本土復帰にわきかえる沖縄の美しい自然を背景に、
少女の心情を通して日本と沖縄の関係を描く
巨匠・大島渚の異色作

pic夏休みも近い日、素直子のもとに一通の手紙が届いた。大村鶴男という沖縄の青年からで、彼の父は、彼が小さい時死んだものだと思っていたが、最近、母から素直子の父・菊地浩佑が鶴男の父らしいと知らされたというのである。夏休みに入り、素直子は父が再婚しようとしている若い女性、小藤田桃子に鶴男のことを打ちあけ、鶴男を探しに二人で沖縄へ旅立つ。

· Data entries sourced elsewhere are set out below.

**src/rtl/descriptor_addr_prefetcher.sv**
```systemverilog
// rtl/descriptor_addr_prefetcher.sv - free descriptor address prefetch FIFO with flush return path
// Optional debug counters are compiled in with DESCRIPTOR_PREFETCH_STATS_EN.
module descriptor_addr_prefetcher #(
  parameter int DESCRIPTOR_MEM_ADDR_WIDTH = 1,
  parameter int DEPTH                     = 4,
  parameter int LOW_WATERMARK             = 1
) (
  input  logic                                 clk_i,
  input  logic                                 rst_i,
  input  logic [DESCRIPTOR_MEM_ADDR_WIDTH-1:0] free_descriptor_addr_i,
  input  logic                                 free_descriptor_addr_valid_i,
  output logic                                 ack_descriptor_addr_o,
  output logic [DESCRIPTOR_MEM_ADDR_WIDTH-1:0] alloc_addr_o,
  output logic                                 alloc_valid_o,
  input  logic                                 alloc_ready_i,
  input  logic                                 flush_i,
  output logic [DESCRIPTOR_MEM_ADDR_WIDTH-1:0] free_addr_o,
  output logic                                 free_valid_o,
  input  logic                                 free_ack_i,
  output logic [$clog2(DEPTH):0]               count_o,
  output logic                                 level_low_o,
  output logic                                 flushing_o
);

  localparam int PW = $clog2(DEPTH);
  localparam int CW = PW + 1;
  localparam logic [CW-1:0] FULL_LEVEL = CW'(DEPTH);
  localparam logic [CW-1:0] LOW_LEVEL  = CW'(LOW_WATERMARK);

  typedef enum logic {ST_RUN = 1'b0, ST_FLUSH = 1'b1} state_e;

  state_e                               state_q, state_d;
  logic [DESCRIPTOR_MEM_ADDR_WIDTH-1:0] mem_q [DEPTH];
  logic [DESCRIPTOR_MEM_ADDR_WIDTH-1:0] mem_d [DEPTH];
  logic [PW-1:0]                        wr_ptr_q, wr_ptr_d;
  logic [PW-1:0]                        rd_ptr_q, rd_ptr_d;
  logic [CW-1:0]                        count_q, count_d;
  logic                                 ack_q, ack_d;
  logic                                 level_low_q, level_low_d;
  logic                                 flushing_q, flushing_d;
  logic                                 ack;
  logic                                 pop;

  // ack_q blocks the manager's stale valid in the cycle right after an ack
  assign ack = free_descriptor_addr_valid_i && (state_q == ST_RUN) &&
               (count_q < FULL_LEVEL) && !ack_q && !flush_i;

  assign alloc_valid_o = (count_q != '0) && (state_q == ST_RUN);
  assign free_valid_o  = (count_q != '0) && (state_q == ST_FLUSH);
  assign pop = (alloc_valid_o && alloc_ready_i) || (free_valid_o && free_ack_i);

  assign ack_descriptor_addr_o = ack;
  assign alloc_addr_o          = mem_q[rd_ptr_q];
  assign free_addr_o           = mem_q[rd_ptr_q];
  assign count_o               = count_q;
  assign level_low_o           = level_low_q;
  assign flushing_o            = flushing_q;

  always_comb begin
    mem_d    = mem_q;
    wr_ptr_d = wr_ptr_q;
    rd_ptr_d = rd_ptr_q;
    count_d  = count_q;
    state_d  = state_q;
    if (ack) begin
      mem_d[wr_ptr_q] = free_descriptor_addr_i;
      wr_ptr_d        = wr_ptr_q + PW'(1);
    end
    if (pop) begin
      rd_ptr_d = rd_ptr_q + PW'(1);
    end
    case ({ack, pop})
      2'b10:   count_d = count_q + CW'(1);
      2'b01:   count_d = count_q - CW'(1);
      default: count_d = count_q;
    endcase
    case (state_q)
      ST_RUN:   if (flush_i) state_d = ST_FLUSH;
      ST_FLUSH: if (count_d == '0) state_d = ST_RUN;
      default:  state_d = ST_RUN;
    endcase
    ack_d       = ack;
    flushing_d  = (state_d == ST_FLUSH);
    level_low_d = (count_d <= LOW_LEVEL);
  end

  always_ff @(posedge clk_i or posedge rst_i) begin
    if (rst_i) begin
      for (int i = 0; i < DEPTH; i++) mem_q[i] <= '0;
      wr_ptr_q    <= '0;
      rd_ptr_q    <= '0;
      count_q     <= '0;
      state_q     <= ST_RUN;
      ack_q       <= 1'b0;
      level_low_q <= 1'b1;
      flushing_q  <= 1'b0;
    end else begin
      mem_q       <= mem_d;
      wr_ptr_q    <= wr_ptr_d;
      rd_ptr_q    <= rd_ptr_d;
      count_q     <= count_d;
      state_q     <= state_d;
      ack_q       <= ack_d;
      level_low_q <= level_low_d;
      flushing_q  <= flushing_d;
    end
  end

`ifdef DESCRIPTOR_PREFETCH_STATS_EN
  logic [31:0] num_prefetched_q, num_prefetched_d;
  logic [31:0] num_returned_q, num_returned_d;
  logic [31:0] num_starved_q, num_starved_d;

  always_comb begin
    num_prefetched_d = num_prefetched_q + {31'd0, ack};
    num_returned_d   = num_returned_q + {31'd0, free_valid_o && free_ack_i};
    num_starved_d    = num_starved_q +
                       {31'd0, alloc_ready_i && !alloc_valid_o && (state_q == ST_RUN)};
  end

  always_ff @(posedge clk_i or posedge rst_i) begin
    if (rst_i) begin
      num_prefetched_q <= '0;
      num_returned_q   <= '0;
      num_starved_q    <= '0;
    end else begin
      num_prefetched_q <= num_prefetched_d;
      num_returned_q   <= num_returned_d;
      num_starved_q    <= num_starved_d;
    end
  end
`else
`endif

endmodule

```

鬼才・大島渚が手掛けた異形のアイドル映画であり、彼が同時代の日本を描いた最後の作品。本土復帰にわきかえる沖縄の美しい自然を背景に、戦中と戦後を通じた日本と沖縄の関係が描かれていく。暗喩に満ちた語り口の端々には、大島の沖縄に対する想いがストレートに吐露されている。人気アイドルだった当時14歳の栗田ひろみが初主演したほか、後に日本映画に欠かせない名女優となるシンガーソングライターのりりィが初めて出演した作品としても知られている。